[Opening Input records section]

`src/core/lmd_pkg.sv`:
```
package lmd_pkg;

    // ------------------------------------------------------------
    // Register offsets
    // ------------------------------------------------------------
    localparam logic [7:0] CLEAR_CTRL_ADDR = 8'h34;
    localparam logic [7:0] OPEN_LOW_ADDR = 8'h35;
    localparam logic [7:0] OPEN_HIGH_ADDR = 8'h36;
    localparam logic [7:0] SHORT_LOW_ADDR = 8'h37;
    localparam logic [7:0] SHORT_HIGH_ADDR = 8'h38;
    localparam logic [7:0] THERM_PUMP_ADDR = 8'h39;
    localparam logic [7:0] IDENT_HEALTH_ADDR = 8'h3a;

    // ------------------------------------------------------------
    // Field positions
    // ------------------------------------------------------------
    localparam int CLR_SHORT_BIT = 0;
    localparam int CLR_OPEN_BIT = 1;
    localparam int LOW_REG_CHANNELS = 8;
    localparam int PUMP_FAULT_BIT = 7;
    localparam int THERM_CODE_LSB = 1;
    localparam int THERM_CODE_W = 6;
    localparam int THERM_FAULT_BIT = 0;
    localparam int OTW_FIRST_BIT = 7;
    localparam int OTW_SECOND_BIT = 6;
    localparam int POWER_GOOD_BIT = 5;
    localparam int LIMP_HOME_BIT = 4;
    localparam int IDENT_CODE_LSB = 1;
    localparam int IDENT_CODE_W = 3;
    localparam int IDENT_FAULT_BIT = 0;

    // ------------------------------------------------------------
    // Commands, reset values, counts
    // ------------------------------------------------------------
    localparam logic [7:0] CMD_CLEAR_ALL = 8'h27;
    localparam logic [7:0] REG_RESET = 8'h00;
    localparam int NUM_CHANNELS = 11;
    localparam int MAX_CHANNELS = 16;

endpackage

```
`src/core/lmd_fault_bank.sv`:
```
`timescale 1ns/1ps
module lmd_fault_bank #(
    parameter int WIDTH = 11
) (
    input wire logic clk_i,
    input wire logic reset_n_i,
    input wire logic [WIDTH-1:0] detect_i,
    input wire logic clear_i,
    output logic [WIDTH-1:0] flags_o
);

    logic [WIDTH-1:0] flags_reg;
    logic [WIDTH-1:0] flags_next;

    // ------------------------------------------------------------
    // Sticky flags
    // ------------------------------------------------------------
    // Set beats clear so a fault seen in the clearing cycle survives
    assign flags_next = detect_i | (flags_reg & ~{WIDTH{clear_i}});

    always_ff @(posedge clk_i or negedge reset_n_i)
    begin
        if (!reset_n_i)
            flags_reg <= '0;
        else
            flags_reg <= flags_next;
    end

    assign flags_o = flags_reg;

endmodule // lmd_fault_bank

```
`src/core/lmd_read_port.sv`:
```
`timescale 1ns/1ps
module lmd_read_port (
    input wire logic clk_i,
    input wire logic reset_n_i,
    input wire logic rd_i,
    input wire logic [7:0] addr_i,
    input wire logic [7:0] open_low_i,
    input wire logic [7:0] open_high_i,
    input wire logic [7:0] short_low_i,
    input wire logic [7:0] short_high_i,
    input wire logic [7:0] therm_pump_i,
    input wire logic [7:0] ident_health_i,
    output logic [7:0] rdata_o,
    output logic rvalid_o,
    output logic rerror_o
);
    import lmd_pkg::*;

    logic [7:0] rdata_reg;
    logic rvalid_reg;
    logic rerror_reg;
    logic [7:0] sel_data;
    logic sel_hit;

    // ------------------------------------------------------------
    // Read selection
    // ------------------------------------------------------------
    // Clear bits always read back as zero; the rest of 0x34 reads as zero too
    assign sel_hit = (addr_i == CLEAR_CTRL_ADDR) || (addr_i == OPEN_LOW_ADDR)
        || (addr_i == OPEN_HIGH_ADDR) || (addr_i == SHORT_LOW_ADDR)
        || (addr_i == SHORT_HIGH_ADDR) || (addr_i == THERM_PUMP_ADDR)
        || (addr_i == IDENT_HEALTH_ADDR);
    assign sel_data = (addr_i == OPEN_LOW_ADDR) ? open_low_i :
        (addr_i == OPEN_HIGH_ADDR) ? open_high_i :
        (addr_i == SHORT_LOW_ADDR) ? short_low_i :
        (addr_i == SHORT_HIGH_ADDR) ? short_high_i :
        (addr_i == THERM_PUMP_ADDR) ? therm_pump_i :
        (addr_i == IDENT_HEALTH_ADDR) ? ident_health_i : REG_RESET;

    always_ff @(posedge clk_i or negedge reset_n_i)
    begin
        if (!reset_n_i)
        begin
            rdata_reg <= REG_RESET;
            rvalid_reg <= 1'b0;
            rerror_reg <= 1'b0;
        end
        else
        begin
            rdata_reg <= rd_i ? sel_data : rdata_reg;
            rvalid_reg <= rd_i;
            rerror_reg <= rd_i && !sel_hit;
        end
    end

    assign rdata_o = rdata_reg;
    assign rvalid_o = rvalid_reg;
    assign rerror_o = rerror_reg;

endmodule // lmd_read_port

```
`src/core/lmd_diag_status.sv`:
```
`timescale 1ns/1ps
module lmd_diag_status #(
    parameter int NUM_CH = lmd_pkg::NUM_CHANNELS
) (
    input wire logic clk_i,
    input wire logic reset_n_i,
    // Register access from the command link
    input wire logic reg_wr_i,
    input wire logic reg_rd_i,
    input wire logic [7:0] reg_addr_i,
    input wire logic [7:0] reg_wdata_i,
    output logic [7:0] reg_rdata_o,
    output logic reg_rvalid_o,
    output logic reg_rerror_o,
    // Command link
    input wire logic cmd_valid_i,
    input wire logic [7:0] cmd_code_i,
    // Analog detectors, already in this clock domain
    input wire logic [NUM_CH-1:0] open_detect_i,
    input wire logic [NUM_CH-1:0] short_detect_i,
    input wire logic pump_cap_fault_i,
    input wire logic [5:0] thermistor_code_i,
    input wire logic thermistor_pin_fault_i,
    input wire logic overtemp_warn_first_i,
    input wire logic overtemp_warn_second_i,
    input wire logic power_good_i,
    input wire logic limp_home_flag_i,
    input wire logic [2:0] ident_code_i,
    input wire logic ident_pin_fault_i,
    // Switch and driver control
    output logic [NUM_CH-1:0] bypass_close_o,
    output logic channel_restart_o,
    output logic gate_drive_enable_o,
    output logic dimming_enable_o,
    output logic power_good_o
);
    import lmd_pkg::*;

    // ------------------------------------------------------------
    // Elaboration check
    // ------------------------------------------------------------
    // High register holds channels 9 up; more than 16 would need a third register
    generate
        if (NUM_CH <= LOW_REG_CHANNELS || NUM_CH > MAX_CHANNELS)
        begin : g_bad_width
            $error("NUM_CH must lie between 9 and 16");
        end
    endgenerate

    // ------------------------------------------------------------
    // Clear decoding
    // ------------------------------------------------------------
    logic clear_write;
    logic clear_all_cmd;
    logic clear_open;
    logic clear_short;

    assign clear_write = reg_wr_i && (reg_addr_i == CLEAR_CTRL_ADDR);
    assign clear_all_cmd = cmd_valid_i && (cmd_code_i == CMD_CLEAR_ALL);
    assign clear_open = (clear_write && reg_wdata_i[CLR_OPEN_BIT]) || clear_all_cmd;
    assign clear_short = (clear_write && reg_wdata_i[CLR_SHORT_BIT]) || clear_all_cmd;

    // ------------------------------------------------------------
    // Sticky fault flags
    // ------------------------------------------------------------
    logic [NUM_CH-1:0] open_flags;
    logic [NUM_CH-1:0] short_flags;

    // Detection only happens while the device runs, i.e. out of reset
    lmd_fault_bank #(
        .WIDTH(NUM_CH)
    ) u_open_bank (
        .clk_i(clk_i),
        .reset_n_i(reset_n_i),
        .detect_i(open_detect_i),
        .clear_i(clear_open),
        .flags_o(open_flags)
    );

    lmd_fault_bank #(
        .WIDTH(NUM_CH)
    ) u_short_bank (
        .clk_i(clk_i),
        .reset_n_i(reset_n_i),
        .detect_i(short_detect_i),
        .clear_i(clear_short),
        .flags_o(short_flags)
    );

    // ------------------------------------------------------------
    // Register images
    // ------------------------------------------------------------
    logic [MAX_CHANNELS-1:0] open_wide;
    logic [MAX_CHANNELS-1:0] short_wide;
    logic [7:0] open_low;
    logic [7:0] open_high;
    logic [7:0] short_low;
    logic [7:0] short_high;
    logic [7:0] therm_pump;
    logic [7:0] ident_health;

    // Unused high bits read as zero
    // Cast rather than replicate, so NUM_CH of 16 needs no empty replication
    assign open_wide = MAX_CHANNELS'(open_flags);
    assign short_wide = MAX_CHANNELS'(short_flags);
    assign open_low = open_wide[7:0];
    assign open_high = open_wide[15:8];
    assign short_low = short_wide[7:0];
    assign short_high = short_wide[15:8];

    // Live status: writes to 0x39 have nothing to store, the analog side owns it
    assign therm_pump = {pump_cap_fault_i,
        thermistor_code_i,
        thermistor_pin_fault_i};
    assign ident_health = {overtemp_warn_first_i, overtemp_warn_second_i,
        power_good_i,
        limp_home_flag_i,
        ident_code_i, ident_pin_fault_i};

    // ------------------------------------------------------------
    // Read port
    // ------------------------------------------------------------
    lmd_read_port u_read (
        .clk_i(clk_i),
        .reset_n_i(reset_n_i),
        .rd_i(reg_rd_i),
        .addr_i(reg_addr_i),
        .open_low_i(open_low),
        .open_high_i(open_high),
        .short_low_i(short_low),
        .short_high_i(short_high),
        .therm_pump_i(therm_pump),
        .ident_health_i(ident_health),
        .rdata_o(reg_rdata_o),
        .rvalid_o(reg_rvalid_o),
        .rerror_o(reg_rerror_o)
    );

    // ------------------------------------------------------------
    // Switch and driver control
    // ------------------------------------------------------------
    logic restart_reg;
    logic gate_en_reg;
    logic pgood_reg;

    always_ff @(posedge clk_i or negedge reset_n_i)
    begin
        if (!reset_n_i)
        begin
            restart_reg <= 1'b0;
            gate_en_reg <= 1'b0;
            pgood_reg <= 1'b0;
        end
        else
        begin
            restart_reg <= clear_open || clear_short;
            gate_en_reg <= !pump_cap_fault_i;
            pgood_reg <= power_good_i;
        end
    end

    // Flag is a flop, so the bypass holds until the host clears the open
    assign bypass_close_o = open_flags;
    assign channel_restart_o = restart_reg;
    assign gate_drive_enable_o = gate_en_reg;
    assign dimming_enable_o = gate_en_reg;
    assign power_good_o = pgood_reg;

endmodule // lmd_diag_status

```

[Closing Input records section]
[Opening Input records section]

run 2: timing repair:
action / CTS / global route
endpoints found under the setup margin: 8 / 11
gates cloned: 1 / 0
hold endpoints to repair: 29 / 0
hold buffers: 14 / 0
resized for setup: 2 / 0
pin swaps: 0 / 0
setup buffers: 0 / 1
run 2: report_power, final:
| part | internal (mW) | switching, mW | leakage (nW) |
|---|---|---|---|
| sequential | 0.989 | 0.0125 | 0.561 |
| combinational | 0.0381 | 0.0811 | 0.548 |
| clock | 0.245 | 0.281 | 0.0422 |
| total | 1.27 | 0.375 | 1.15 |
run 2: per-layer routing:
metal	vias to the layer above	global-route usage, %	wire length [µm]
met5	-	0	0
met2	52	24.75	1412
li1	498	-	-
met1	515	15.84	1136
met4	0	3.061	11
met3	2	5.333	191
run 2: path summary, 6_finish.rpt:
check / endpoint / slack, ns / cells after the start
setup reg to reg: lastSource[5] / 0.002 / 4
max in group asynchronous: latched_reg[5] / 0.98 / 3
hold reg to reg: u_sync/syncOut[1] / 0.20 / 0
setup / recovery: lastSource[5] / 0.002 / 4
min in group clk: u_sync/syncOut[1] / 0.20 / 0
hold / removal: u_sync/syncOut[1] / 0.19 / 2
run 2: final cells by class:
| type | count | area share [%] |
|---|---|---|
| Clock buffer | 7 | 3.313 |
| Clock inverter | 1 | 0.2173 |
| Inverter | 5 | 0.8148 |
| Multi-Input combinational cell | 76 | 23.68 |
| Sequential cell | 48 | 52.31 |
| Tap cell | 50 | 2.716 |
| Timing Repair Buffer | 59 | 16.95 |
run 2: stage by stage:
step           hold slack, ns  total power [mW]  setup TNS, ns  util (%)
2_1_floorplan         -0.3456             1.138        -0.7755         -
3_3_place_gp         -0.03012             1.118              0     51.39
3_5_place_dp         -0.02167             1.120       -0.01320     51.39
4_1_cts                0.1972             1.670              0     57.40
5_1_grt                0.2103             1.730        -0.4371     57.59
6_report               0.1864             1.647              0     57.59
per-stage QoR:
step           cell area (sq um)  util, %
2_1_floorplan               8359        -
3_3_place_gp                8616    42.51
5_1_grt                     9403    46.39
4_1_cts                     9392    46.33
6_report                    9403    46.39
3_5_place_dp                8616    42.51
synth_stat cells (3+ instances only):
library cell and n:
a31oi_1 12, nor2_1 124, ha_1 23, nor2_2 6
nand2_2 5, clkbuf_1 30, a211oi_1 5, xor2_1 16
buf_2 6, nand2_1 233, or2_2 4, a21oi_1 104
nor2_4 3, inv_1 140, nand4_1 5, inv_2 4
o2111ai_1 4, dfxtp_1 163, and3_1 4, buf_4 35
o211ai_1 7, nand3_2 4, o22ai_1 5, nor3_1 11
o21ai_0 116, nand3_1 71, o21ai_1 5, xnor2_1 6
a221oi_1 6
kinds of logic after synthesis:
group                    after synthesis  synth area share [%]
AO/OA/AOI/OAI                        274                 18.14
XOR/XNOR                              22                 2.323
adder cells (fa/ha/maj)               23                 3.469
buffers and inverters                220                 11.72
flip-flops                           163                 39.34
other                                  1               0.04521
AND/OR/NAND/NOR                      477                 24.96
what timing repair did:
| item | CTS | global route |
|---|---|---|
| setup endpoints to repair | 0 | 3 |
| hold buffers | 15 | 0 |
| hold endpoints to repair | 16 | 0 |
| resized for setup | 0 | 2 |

[Closing Input records section]

Assigned task »
Take the lines above from the one containing "nor2_4 3, inv_1 140, nand4_1 5, inv_2 4" down to the one containing "setup | 0 | 2 |", and transcribe them exactly, both ends included.

Expected answer »
nor2_4 3, inv_1 140, nand4_1 5, inv_2 4
o2111ai_1 4, dfxtp_1 163, and3_1 4, buf_4 35
o211ai_1 7, nand3_2 4, o22ai_1 5, nor3_1 11
o21ai_0 116, nand3_1 71, o21ai_1 5, xnor2_1 6
a221oi_1 6
kinds of logic after synthesis:
group                    after synthesis  synth area share [%]
AO/OA/AOI/OAI                        274                 18.14
XOR/XNOR                              22                 2.323
adder cells (fa/ha/maj)               23                 3.469
buffers and inverters                220                 11.72
flip-flops                           163                 39.34
other                                  1               0.04521
AND/OR/NAND/NOR                      477                 24.96
what timing repair did:
| item | CTS | global route |
|---|---|---|
| setup endpoints to repair | 0 | 3 |
| hold buffers | 15 | 0 |
| hold endpoints to repair | 16 | 0 |
| resized for setup | 0 | 2 |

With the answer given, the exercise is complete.